I would rather focus on strategies to reduce contention on the resources, reduce duplicated computation and to reduce thread resource usage with asynhronous processing.

Using a global lock on top of all the request processing basically reduces all of processing to a single live thread. As an alternative you could try to reduce locking using locks only per resource.

Disclamer: Example code presented here is by no means a production quality, it's here just for the illustrate the concepts.

Reduce contention

You can come up with a granular locking strategy, when you lock only some region of data in question for particular operation.
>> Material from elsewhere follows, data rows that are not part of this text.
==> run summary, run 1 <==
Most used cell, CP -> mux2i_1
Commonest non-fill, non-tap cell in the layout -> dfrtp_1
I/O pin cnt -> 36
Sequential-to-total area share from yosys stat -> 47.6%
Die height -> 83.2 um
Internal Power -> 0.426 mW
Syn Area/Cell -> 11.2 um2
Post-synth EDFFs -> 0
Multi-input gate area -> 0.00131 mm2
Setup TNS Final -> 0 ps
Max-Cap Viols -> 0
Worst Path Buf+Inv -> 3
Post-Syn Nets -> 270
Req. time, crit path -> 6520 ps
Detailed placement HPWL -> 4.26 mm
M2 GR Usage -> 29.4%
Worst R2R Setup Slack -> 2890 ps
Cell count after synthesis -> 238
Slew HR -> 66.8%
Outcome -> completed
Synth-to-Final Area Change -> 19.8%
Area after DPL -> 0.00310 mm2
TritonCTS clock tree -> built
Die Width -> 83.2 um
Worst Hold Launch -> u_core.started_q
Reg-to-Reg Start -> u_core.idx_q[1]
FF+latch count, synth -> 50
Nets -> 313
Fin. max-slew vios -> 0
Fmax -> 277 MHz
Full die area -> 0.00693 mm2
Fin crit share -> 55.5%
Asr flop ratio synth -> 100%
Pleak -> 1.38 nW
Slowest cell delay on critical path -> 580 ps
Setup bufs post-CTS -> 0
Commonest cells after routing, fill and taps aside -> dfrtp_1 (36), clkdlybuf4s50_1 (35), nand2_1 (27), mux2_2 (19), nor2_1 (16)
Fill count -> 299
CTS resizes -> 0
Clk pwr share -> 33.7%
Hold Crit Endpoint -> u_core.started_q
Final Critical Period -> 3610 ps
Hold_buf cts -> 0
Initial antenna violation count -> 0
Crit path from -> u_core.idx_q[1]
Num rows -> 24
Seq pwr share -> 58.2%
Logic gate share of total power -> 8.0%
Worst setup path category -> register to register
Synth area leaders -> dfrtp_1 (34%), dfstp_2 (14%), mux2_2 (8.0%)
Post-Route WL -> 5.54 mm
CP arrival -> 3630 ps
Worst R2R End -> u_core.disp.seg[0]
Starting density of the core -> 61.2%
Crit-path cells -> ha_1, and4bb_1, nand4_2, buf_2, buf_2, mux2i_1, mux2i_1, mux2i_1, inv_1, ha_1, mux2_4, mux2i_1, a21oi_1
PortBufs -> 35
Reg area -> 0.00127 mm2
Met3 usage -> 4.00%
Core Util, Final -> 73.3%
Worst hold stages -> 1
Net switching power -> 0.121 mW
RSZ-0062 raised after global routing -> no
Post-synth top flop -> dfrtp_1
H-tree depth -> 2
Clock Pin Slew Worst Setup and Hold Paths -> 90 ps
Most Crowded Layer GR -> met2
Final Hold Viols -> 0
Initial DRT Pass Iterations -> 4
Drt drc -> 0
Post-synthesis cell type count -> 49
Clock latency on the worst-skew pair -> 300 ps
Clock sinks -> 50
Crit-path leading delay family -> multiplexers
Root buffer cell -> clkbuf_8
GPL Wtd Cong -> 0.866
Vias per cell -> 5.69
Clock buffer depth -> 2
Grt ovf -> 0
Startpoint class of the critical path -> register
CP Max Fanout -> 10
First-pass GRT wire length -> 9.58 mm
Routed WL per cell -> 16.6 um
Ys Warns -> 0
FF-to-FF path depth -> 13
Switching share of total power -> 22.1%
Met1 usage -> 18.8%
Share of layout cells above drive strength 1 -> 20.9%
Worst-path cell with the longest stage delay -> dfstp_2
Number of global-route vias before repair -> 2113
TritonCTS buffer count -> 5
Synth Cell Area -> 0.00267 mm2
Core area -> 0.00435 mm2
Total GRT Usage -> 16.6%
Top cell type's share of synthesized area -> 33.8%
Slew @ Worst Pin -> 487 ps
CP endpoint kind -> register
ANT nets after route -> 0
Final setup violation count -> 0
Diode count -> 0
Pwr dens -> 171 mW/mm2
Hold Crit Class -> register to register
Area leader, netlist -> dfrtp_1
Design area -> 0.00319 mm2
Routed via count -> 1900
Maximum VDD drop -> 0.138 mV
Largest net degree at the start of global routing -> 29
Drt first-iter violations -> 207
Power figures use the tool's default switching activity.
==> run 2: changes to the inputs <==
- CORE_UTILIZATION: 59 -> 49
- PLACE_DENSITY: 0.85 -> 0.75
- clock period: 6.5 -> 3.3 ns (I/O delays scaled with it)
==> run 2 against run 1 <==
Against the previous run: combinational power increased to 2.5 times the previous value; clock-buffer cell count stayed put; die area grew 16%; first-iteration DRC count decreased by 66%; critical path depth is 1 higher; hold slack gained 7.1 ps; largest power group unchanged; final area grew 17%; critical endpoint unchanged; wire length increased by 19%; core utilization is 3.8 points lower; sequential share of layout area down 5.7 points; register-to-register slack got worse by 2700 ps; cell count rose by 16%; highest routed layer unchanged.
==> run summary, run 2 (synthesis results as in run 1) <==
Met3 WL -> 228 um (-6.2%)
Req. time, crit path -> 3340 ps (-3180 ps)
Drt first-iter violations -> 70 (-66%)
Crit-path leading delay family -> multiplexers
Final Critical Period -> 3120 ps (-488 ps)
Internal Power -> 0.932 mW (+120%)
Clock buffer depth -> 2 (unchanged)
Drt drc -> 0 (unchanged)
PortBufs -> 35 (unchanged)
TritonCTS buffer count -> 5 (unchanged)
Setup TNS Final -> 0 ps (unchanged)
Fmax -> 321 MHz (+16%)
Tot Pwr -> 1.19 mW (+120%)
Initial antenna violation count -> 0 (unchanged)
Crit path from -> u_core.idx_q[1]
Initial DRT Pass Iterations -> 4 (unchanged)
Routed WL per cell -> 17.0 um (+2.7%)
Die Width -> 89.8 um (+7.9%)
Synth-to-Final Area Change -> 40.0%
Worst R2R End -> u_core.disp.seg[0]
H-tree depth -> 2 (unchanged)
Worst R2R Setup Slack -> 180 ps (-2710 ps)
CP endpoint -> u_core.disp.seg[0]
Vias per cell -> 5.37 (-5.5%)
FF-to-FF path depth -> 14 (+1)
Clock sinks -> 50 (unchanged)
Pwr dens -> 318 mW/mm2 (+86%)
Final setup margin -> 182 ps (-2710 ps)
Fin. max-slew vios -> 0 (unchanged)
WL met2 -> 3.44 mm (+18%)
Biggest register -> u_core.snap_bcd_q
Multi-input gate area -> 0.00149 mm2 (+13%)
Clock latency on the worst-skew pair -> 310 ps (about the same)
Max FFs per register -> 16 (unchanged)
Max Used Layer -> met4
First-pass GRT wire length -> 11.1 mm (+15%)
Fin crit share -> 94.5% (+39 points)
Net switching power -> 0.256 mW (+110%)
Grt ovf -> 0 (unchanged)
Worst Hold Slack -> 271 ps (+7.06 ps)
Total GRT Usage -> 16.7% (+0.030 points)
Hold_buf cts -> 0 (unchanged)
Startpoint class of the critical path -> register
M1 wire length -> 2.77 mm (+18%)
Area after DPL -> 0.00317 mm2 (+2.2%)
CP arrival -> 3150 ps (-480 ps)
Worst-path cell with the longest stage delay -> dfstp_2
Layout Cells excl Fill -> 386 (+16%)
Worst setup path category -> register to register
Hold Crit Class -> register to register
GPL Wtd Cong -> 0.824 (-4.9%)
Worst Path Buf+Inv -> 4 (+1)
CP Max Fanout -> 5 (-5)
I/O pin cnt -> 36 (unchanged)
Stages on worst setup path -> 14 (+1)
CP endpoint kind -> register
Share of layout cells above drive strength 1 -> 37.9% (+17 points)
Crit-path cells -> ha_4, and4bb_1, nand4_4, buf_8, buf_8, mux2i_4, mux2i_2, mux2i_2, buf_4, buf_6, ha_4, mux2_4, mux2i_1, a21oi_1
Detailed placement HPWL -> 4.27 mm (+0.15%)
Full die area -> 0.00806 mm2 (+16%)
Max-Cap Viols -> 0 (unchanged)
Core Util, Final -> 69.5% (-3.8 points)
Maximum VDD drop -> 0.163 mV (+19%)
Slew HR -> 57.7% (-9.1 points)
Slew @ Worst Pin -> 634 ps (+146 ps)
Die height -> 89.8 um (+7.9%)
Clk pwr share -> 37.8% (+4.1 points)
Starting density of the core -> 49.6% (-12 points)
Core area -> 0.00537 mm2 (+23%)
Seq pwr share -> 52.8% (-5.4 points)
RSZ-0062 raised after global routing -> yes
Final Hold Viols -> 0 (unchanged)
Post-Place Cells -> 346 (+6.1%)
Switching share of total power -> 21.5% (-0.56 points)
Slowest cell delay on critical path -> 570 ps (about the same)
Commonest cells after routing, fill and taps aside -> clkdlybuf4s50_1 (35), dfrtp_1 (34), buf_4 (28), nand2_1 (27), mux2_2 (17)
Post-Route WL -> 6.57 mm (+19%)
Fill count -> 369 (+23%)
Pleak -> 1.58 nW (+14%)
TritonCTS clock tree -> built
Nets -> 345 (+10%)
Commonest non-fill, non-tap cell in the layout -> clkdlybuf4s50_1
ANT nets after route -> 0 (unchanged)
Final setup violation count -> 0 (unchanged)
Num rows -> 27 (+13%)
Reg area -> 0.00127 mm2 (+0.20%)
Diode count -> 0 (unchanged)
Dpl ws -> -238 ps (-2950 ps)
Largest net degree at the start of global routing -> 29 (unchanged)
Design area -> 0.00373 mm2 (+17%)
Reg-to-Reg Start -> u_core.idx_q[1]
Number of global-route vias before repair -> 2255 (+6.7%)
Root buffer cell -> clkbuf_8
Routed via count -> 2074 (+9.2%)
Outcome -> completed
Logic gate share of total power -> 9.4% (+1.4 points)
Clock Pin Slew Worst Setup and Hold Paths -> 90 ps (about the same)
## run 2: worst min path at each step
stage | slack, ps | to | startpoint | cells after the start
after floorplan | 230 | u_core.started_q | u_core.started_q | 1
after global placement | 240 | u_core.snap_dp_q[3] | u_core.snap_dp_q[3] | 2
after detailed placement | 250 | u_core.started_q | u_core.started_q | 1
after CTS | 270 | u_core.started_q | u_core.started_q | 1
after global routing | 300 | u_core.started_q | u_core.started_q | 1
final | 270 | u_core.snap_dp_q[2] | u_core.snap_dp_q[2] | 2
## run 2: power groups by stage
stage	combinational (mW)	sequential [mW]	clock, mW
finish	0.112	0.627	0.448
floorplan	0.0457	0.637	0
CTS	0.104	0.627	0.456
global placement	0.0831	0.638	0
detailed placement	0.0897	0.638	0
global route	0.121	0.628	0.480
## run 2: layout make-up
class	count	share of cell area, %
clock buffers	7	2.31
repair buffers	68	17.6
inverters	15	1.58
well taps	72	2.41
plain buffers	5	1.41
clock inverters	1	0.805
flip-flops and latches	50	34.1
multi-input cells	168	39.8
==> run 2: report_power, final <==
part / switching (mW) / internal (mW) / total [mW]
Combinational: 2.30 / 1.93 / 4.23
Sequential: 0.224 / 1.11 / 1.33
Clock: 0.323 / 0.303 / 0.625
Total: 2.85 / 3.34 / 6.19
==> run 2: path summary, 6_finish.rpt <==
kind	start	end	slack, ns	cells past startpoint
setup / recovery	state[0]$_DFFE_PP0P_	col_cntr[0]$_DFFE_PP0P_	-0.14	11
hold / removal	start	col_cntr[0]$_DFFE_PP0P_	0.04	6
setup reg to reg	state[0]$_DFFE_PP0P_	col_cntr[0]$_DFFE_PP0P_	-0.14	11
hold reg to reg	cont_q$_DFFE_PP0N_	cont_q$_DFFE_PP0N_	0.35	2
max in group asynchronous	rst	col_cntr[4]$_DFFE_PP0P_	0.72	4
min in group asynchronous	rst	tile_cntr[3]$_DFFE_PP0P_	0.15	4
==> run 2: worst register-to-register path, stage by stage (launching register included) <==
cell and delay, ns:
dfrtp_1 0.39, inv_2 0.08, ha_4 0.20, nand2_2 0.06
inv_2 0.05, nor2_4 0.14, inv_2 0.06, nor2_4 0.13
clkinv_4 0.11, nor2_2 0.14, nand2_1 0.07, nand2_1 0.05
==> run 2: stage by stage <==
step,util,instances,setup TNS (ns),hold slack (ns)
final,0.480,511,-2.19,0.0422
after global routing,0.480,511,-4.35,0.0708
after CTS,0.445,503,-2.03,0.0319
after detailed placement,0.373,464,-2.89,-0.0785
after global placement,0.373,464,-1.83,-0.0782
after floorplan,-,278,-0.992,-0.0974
==> config.mk <==
export PLATFORM = sky130hd
export DESIGN_NAME = audio_capture_dma
export DESIGN_NICKNAME = d
export VERILOG_FILES = /design/src/rtl/audio_pkg.sv /design/src/rtl/audio_sync_fifo.sv /design/src/rtl/audio_capture_dma.sv
export SDC_FILE = /design/constraint.sdc
export NUM_CORES = 2
export LEC_CHECK = 0
export ABC_AREA = 1
export CAP_MARGIN = 40
export CORE_AREA = 5 5 404 406
export DETAILED_ROUTE_END_ITERATION = 7
export DIE_AREA = 0 0 409 411
export HOLD_SLACK_MARGIN = 0.05
export PLACE_DENSITY_LB_ADDON = 0.2
export SLEW_MARGIN = 5
export SYNTH_ARGS = -nofsm -noshare
export SYNTH_HDL_FRONTEND = slang
export SYNTH_SLANG_ARGS = --single-unit
==> constraint.sdc <==
create_clock -name clk_i -period 4.6 [get_ports clk_i]
set_clock_uncertainty 0.15 [all_clocks]
set_input_delay 0.69 -clock clk_i [delete_from_list [all_inputs] [get_ports clk_i]]
set_output_delay 0.69 -clock clk_i [all_outputs]
set_load 0.05 [all_outputs]
==> src/rtl/audio_pkg.sv <==
// Shared AXI encodings and DMA state type for the audio capture/playback DMA blocks.
package audio_pkg;

  localparam logic [1:0] AXI_BURST_INCR  = 2'b01;
  localparam logic [1:0] AXI_RESP_OKAY   = 2'b00;
  localparam logic [1:0] AXI_RESP_SLVERR = 2'b10;
  localparam logic [1:0] AXI_RESP_DECERR = 2'b11;

  typedef enum logic [1:0] {IDLE, AW, W, B} dma_state_e;

endpackage
File: src/rtl/imem_loader_if.sv
// rtl/imem_loader_if.sv - byte stream in, instruction memory write port and status out
// Signals: in_data/in_valid/in_ready (byte stream), wr_en/wr_addr/wr_data (memory
// write port), cpu_rst_hold/done/error (boot status).
// Modports: master = stream source and memory/status observer, slave = the loader.
interface imem_loader_if #(
  parameter int ADDR_WIDTH = 16,
  parameter int WORD_WIDTH = 32
);

  logic [7:0]            in_data;
  logic                  in_valid;
  logic                  in_ready;
  logic                  wr_en;
  logic [ADDR_WIDTH-1:0] wr_addr;
  logic [WORD_WIDTH-1:0] wr_data;
  logic                  cpu_rst_hold;
  logic                  done;
  logic                  error;

  modport master (
    output in_data, in_valid,
    input  in_ready, wr_en, wr_addr, wr_data, cpu_rst_hold, done, error
  );

  modport slave (
    input  in_data, in_valid,
    output in_ready, wr_en, wr_addr, wr_data, cpu_rst_hold, done, error
  );

endinterface
[src/rtl/seg7_pkg.sv]
// Shared constants and helpers for the multiplexed 7-segment display back-end.
//   - SEG_0..SEG_9, SEG_BLANK : active-low segment patterns, bit 6 = a ... bit 0 = g
//   - BRIGHT_W                : width of the brightness / PWM phase field
//   - PWM_STEPS               : number of PWM phases per digit slot
//   - bcd_to_seg()            : BCD nibble -> active-low pattern, codes 10..15 blank
package seg7_pkg;

  localparam int unsigned BRIGHT_W  = 4;
  localparam int unsigned PWM_STEPS = 16;

  localparam logic [6:0] SEG_0     = 7'b0000001;
  localparam logic [6:0] SEG_1     = 7'b1001111;
  localparam logic [6:0] SEG_2     = 7'b0010010;
  localparam logic [6:0] SEG_3     = 7'b0000110;
  localparam logic [6:0] SEG_4     = 7'b1001100;
  localparam logic [6:0] SEG_5     = 7'b0100100;
  localparam logic [6:0] SEG_6     = 7'b0100000;
  localparam logic [6:0] SEG_7     = 7'b0001111;
  localparam logic [6:0] SEG_8     = 7'b0000000;
  localparam logic [6:0] SEG_9     = 7'b0000100;
  localparam logic [6:0] SEG_BLANK = 7'b1111111;

  function automatic logic [6:0] bcd_to_seg(input logic [3:0] bcd);
    logic [6:0] pat;
    case (bcd)
      4'd0:    pat = SEG_0;
      4'd1:    pat = SEG_1;
      4'd2:    pat = SEG_2;
      4'd3:    pat = SEG_3;
      4'd4:    pat = SEG_4;
      4'd5:    pat = SEG_5;
      4'd6:    pat = SEG_6;
      4'd7:    pat = SEG_7;
      4'd8:    pat = SEG_8;
      4'd9:    pat = SEG_9;
      default: pat = SEG_BLANK;
    endcase
    return pat;
  endfunction

endpackage

[src/rtl/seg7_decoder.sv]
// Combinational BCD to 7-segment decoder.
//   bcd_i : BCD nibble (10..15 decode to all segments off)
//   seg_o : active-low segments, seg_o[6] = a ... seg_o[0] = g
module seg7_decoder
  import seg7_pkg::*;
(
  input  logic [3:0] bcd_i,
  output logic [6:0] seg_o
);

  always_comb begin
    seg_o = bcd_to_seg(bcd_i);
  end

endmodule
`config.mk`:
```
export PLATFORM = sky130hd
export DESIGN_NAME = dmem_arbiter
export DESIGN_NICKNAME = d
export VERILOG_FILES = /design/src/rtl/dmem_arbiter.sv
export SDC_FILE = /design/constraint.sdc
export NUM_CORES = 1
export LEC_CHECK = 0
export BUFFER_PORTS_ARGS = -buffer_cell sky130_fd_sc_hd__buf_4
export CORE_MARGIN = 1.5
export CORE_UTILIZATION = 45
export CTS_CLUSTER_SIZE = 28
export DETAILED_ROUTE_END_ITERATION = 6
export GPL_TIMING_DRIVEN = 0
export HOLD_SLACK_MARGIN = 0.1
export PLACE_DENSITY = 0.81
export SYNTH_ARGS = -nofsm -noshare
export SYNTH_HDL_FRONTEND = slang
export SYNTH_SLANG_ARGS = --single-unit
```
`constraint.sdc`:
```
create_clock -name clk -period 3.5 [get_ports clk]
set_input_delay 0.35 -clock clk [delete_from_list [all_inputs] [get_ports clk]]
set_output_delay 0.35 -clock clk [all_outputs]
set_load 0.005 [all_outputs]
```
`src/rtl/dmem_arbiter.sv`:
```
// Round-robin arbiter sharing one data memory port between a CPU (requester 0) and a loader (requester 1).
// Read data returns RD_LAT cycles after the address on a shared rdata bus with a per-requester valid pulse.
module dmem_arbiter #(
    parameter int AW     = 8,
    parameter int DW     = 16,
    parameter int RD_LAT = 1
) (
    input  logic          clk,
    input  logic          reset,
    input  logic          req0,
    input  logic          req1,
    input  logic          wr0,
    input  logic          wr1,
    input  logic [AW-1:0] addr0,
    input  logic [AW-1:0] addr1,
    input  logic [DW-1:0] wdata0,
    input  logic [DW-1:0] wdata1,
    output logic          gnt0,
    output logic          gnt1,
    output logic          rvalid0,
    output logic          rvalid1,
    output logic [DW-1:0] rdata,
    output logic [AW-1:0] D_addr,
    output logic          D_wr,
    output logic [DW-1:0] D_wdata,
    input  logic [DW-1:0] D_rdata,
    output logic          busy,
    output logic [1:0]    state_out
);

    typedef enum logic [1:0] {
        IDLE  = 2'd0,
        WRITE = 2'd1,
        READ  = 2'd2,
        RESP  = 2'd3
    } state_t;

    state_t        state, state_nxt;
    logic          winner;
    logic          last;
    logic          pick;
    logic          any_req;
    logic [1:0]    cnt;
    logic [AW-1:0] addr_q;
    logic [DW-1:0] wdata_q;
    logic [DW-1:0] rdata_q;
    logic          rvalid0_q;
    logic          rvalid1_q;

    assign any_req = req0 | req1;
    // On a tie the requester not served most recently wins; a lone requester always wins.
    assign pick    = (req0 & req1) ? ~last : req1;

    always_comb begin
        // NOTE: default assigned first so every path drives state_nxt and no latch is inferred.
        state_nxt = state;
        case (state)
            IDLE:    if (any_req) state_nxt = (pick ? wr1 : wr0) ? WRITE : READ;
            WRITE:   state_nxt = IDLE;
            READ:    state_nxt = RESP;
            RESP:    if (cnt == 2'd1) state_nxt = IDLE;
            default: state_nxt = IDLE;
        endcase
    end

    always_ff @(posedge clk) begin
        // NOTE: non-blocking assignments so every register updates from pre-edge values.
        if (reset) begin
            state     <= IDLE;
            winner    <= 1'b0;
            last      <= 1'b1;
            cnt       <= 2'd0;
            addr_q    <= '0;
            wdata_q   <= '0;
            rdata_q   <= '0;
            rvalid0_q <= 1'b0;
            rvalid1_q <= 1'b0;
        end else begin
            state     <= state_nxt;
            rvalid0_q <= 1'b0;
            rvalid1_q <= 1'b0;
            case (state)
                IDLE: begin
                    if (any_req) begin
                        winner  <= pick;
                        addr_q  <= pick ? addr1 : addr0;
                        wdata_q <= pick ? wdata1 : wdata0;
                    end
                end
                WRITE: last <= winner;
                READ: begin
                    last <= winner;
                    cnt  <= 2'(RD_LAT);
                end
                RESP: begin
                    cnt <= cnt - 2'd1;
                    // Memory data is valid on the last counted cycle; the valid pulse follows it.
                    if (cnt == 2'd1) begin
                        rdata_q   <= D_rdata;
                        rvalid0_q <= ~winner;
                        rvalid1_q <= winner;
                    end
                end
                default: ;
            endcase
        end
    end

    assign gnt0      = ((state == WRITE) || (state == READ)) && !winner;
    assign gnt1      = ((state == WRITE) || (state == READ)) && winner;
    assign D_wr      = (state == WRITE);
    assign D_addr    = addr_q;
    assign D_wdata   = wdata_q;
    assign rdata     = rdata_q;
    assign rvalid0   = rvalid0_q;
    assign rvalid1   = rvalid1_q;
    assign busy      = (state != IDLE);
    assign state_out = state;

endmodule

```
==> flow_metrics.env <==
export IMPL_yosysSeqAreaShare=0.4666
export IMPL_critPathRequiredTime_ns=3.15
export IMPL_multi_input_area_um2=973.4
export IMPL_drc=0
export IMPL_initial_core_util=0.4697
export IMPL_drt_initial_drc_count=76
export IMPL_p_total_mw=1.888
export IMPL_end_kind="output port"
export IMPL_seqPwrFrac=0.401
export IMPL_critical_path_startpoint="state_out[1]$_SDFFE_PP0P_"
export IMPL_path_class="reg -> out"
export IMPL_drtAntennaViolNets=0
export IMPL_cts_hold_buffers=0
export IMPL_p_int_mw=1.259
export IMPL_wl_per_cell_um=12.47
export IMPL_antenna_found_initial=0
export IMPL_post_route_min_period_ns=1.782
export IMPL_hold_viol=0
export IMPL_final_common_cell="buf_4"
export IMPL_drv_cap=0
export IMPL_grt_max_degree=14
export IMPL_seq_area_um2=960.9
export IMPL_grt_pass1_wl_mm=8.259
export IMPL_wl_mm=5.014
export IMPL_hp_class="in -> reg"
export IMPL_tns_ns=0
export IMPL_fill_cells=367
export IMPL_peakVddDrop_uv=389.3
export IMPL_nets=425
export IMPL_synth_nets=301
export IMPL_r2r_cells=6
export IMPL_viasPerCell=5.020
export IMPL_cts_root_buf="clkbuf_8"
export IMPL_cts_buffers=5
export IMPL_dieWidth_um=70.65
export IMPL_cts_buffer_depth=2
export IMPL_start_kind="flop"
export IMPL_coreArea_mm2=0.004384
export IMPL_die_area_mm2=0.004991
export IMPL_cts_max_level=2
export IMPL_finalCritPeriodShare=0.5090
export IMPL_tightest_slew_ns=0.4819
export IMPL_rr_startpoint="state_out[1]$_SDFFE_PP0P_"
export IMPL_rows=24
export IMPL_p_per_area_mw_per_mm2=610.5
export IMPL_io_buffers=117
export IMPL_p_leak_nw=1.409
export IMPL_p_sw_uw=629.1
export IMPL_ys_warn_count=0
export IMPL_cts_setup_buffers=0
export IMPL_clock_skew_ns=0.006465
export IMPL_slew_viol_final=0
export IMPL_status="completed"
export IMPL_area_delta_synth_final_pct=50.18
export IMPL_worstHoldPathCells=3
export IMPL_fmax_ghz=0.5613
export IMPL_avgSynthCellArea_um2=9.153
export IMPL_gr_total_overflow=0
export IMPL_io_pins=118
export IMPL_synth_edf_count=0
export IMPL_syn_area_mm2=0.002059
export IMPL_clock_latency_ns=0.29
export IMPL_path_max_fanout=5
export IMPL_finalSetupViolations=0
export IMPL_rsz0062_at_grt="false"
export IMPL_power_frac_comb=0.423
export IMPL_async_reset_ff_frac=0
export IMPL_grt_usage=0.2039
export IMPL_cts_resized=0
export IMPL_worst_endpoint_arrival_ns=1.43
export IMPL_layout_drive_gt1_share=0.3800
export IMPL_grt_pass1_vias=1948
export IMPL_ys_flop_type="dfxtp_1"
export IMPL_clk_pin_slew_ns=0.08
export IMPL_syn_inst=225
export IMPL_place_congestion=0.7920
export IMPL_drt_pass1_iterations=5
export IMPL_holdCritStartpoint="D_rdata[2]"
export IMPL_cts_tree="yes"
export IMPL_relSlewSlack=0.6787
export IMPL_swShare=0.3332
export IMPL_place_hpwl_mm=4.009
export IMPL_clkPwrFrac=0.176
export IMPL_synth_seq_cells=48
export IMPL_diodes=0
export IMPL_synth_cell_types=26
export IMPL_layout_common_cells="buf_4, dfxtp_1, nand2_1, nor2_1, a211oi_1"
export IMPL_die_y_um=70.65
export IMPL_num_vias=2018
export IMPL_clkSinkCount=48
==> final timing paths <==
kind	end	slack [ns]
worst min register to register	rdata[2]$_SDFFE_PP0P_	0.46
worst min-delay path	rdata[2]$_SDFFE_PP0P_	0.30
worst max-delay path	gnt1	1.72
worst max register to register	D_addr[3]$_SDFFE_PP0P_	1.81
==> logic make-up (layout without fill, tap and decap cells) <==
| family | count (synthesis) | after routing | share of synthesized area |
|---|---|---|---|
| adder cells (fa/ha/maj) | 6 | 6 | 0.03645 |
| buffers and inverters | 21 | 146 | 0.06075 |
| AND/OR/NAND/NOR | 76 | 76 | 0.1537 |
| AO/OA/AOI/OAI | 49 | 49 | 0.1604 |
| flip-flops | 48 | 48 | 0.4666 |
| multiplexers | 25 | 25 | 0.1221 |
==> critical path, stage by stage (launching register included) <==
cell,delay [ns]
dfxtp_1,0.43
inv_1,0.11
ha_1,0.30
and2_1,0.17
buf_4,0.13
==> synth_stat cells, drive strengths merged, types with 2 or more instances <==
library cell,number,area share
buf,8,0.036
nor3,2,0.0049
inv,5,0.0091
a211oi,25,0.091
o21a,2,0.0073
ha,6,0.036
mux2i,24,0.12
nor2,28,0.051
dfxtp,48,0.47
nand2,36,0.066
nand2b,3,0.0091
clkbuf,8,0.015
nor3b,3,0.011
a21oi,18,0.044
and2,2,0.0061
==> state kept, by name, indices dropped and copies added, names as in the netlist <==
signal	cells
rvalid0	1
cnt	2
D_addr	8
last	1
rvalid1	1
D_wdata	16
winner	1
state_out	2
rdata	16
==> power by group through the flow <==
stage / combinational, mW / clock [mW] / sequential, mW
floorplan: 0.429 / 0 / 0.769
global placement: 0.791 / 0 / 0.764
detailed placement: 0.810 / 0 / 0.768
CTS: 0.810 / 0.339 / 0.758
global route: 0.897 / 0.358 / 0.772
finish: 0.799 / 0.332 / 0.757
==> routing by layer <==
layer  GRT usage  vias up  wire length (µm)
met5           0        -                 0
met1      0.2219      909              1984
met3     0.06268        7               431
met4     0.05660        0                47
li1            -     1017                 -
met2      0.3816       85              2550
==> cell type report <==
cell class	count	area share
plain buffers	16	0.03439
well taps	52	0.02104
multi-input cells	156	0.3147
flip-flops and latches	48	0.3107
clock buffers	8	0.02913
inverters	5	0.006068
repair buffers	117	0.2840
==> metrics by stage <==
step | instance area [µm²] | worst slack, ns | hold WS, ns | instances | utilization
after detailed placement | 3003 | 1.788 | 0.4468 | 394 | 0.6849
final | 3093 | 1.718 | 0.3006 | 402 | 0.7055
after CTS | 3093 | 1.699 | 0.2954 | 402 | 0.7055
after global routing | 3093 | 1.600 | 0.2945 | 402 | 0.7055
after floorplan | 2059 | 2.100 | 0.4495 | 225 | -
after global placement | 3003 | 1.849 | 0.4431 | 394 | 0.6849
(Power assumes the default switching activity.)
Following is an example Sorting Game, which defines simple rules: Each player grabs an item in a list, and swaps it with the next one, if the left item is less then the right. Game ends when all items are sorted. Nobody wins, just a lot of fun.

using System;
using System.Threading;
using System.Collections.Generic;
using System.Linq;

public class Program
{
    public static void Main()
    {
        var game = new SortingGame();
        var random = new Random(234);

        // Simulate few concurrent players.
        for (var i = 0; i < 3; i++)
        {
            ThreadPool.QueueUserWorkItem(o =>
            {
                while (!game.IsSorted())
                {
                    var x = random.Next(game.Count() - 1);
                    game.PlayAt(x);
                    DumpGame(game);
                };
            });
        }

        Thread.Sleep(4000);

        DumpGame(game); 
    }

    static void DumpGame(SortingGame game)
    {
        var items = game.GetBoardSnapshot();

        Console.WriteLine(string.Join(",", items));
    }
}


class SortingGame
{
    List<int> items;
    List<object> lockers;

    // this lock is taken for the entire board to guard from inconsistent reads.
    object entireBoardLock = new object();

    public SortingGame()
    {
        const int N = 10;

        // Initialize a game with items in random order
        var random = new Random(1235678);
        var setup = Enumerable.Range(0, N).Select(i => new { x = i, position = random.Next(0, 100)}).ToList();
        items = setup.OrderBy(i => i.position).Select(i => i.x).ToList();
        lockers = Enumerable.Range(0, N).Select(i => new object()).ToList();
    }

    public int Count()
    {
        return items.Count;
    }

    public bool IsSorted()
    {
        var currentBoard = GetBoardSnapshot();
        var pairs = currentBoard.Zip(currentBoard.Skip(1), (a, b) => new { a, b});
        return pairs.All(p => p.a <= p.b);
    }

    public IEnumerable<int> GetBoardSnapshot()
    {
        lock (entireBoardLock)
            return new List<int>(items);
    }

    public void PlayAt(int x)
    {
        // Find the resource lockers for the two adjacent cells in question
        var locker1 = GetLockForCell(x);
        var locker2 = GetLockForCell(x + 1);

        // It's important to lock the resources in a particular order, same for all the contending writers and readers.
        // These can last for a long time, but are granular,
        // so the contention is greatly reduced.
        // Try to remove one of the following locks, and notice the duplicate items in the result
        lock (locker1)
        lock (locker2)
            {
                var a = items[x];
                var b = items[x + 1];
                if (a > b)
                {
                    // Simulate expensive computation
                    Thread.Sleep(100);
                    // Following is a lock to protect from incorrect game state read
                    // The lock lasts for a very short time.
                    lock (entireBoardLock)
                    {
                        items[x] = b;
                        items[x + 1] = a;
                    }
                }           
            }
    }

    object GetLockForCell(int x)
    {
        return lockers[x];
    }
}

Eliminate duplicated computations

If you need some expensive computation to be up to date, but not dependent on a particular request, trying to compute it for every request would be just a waste of resources.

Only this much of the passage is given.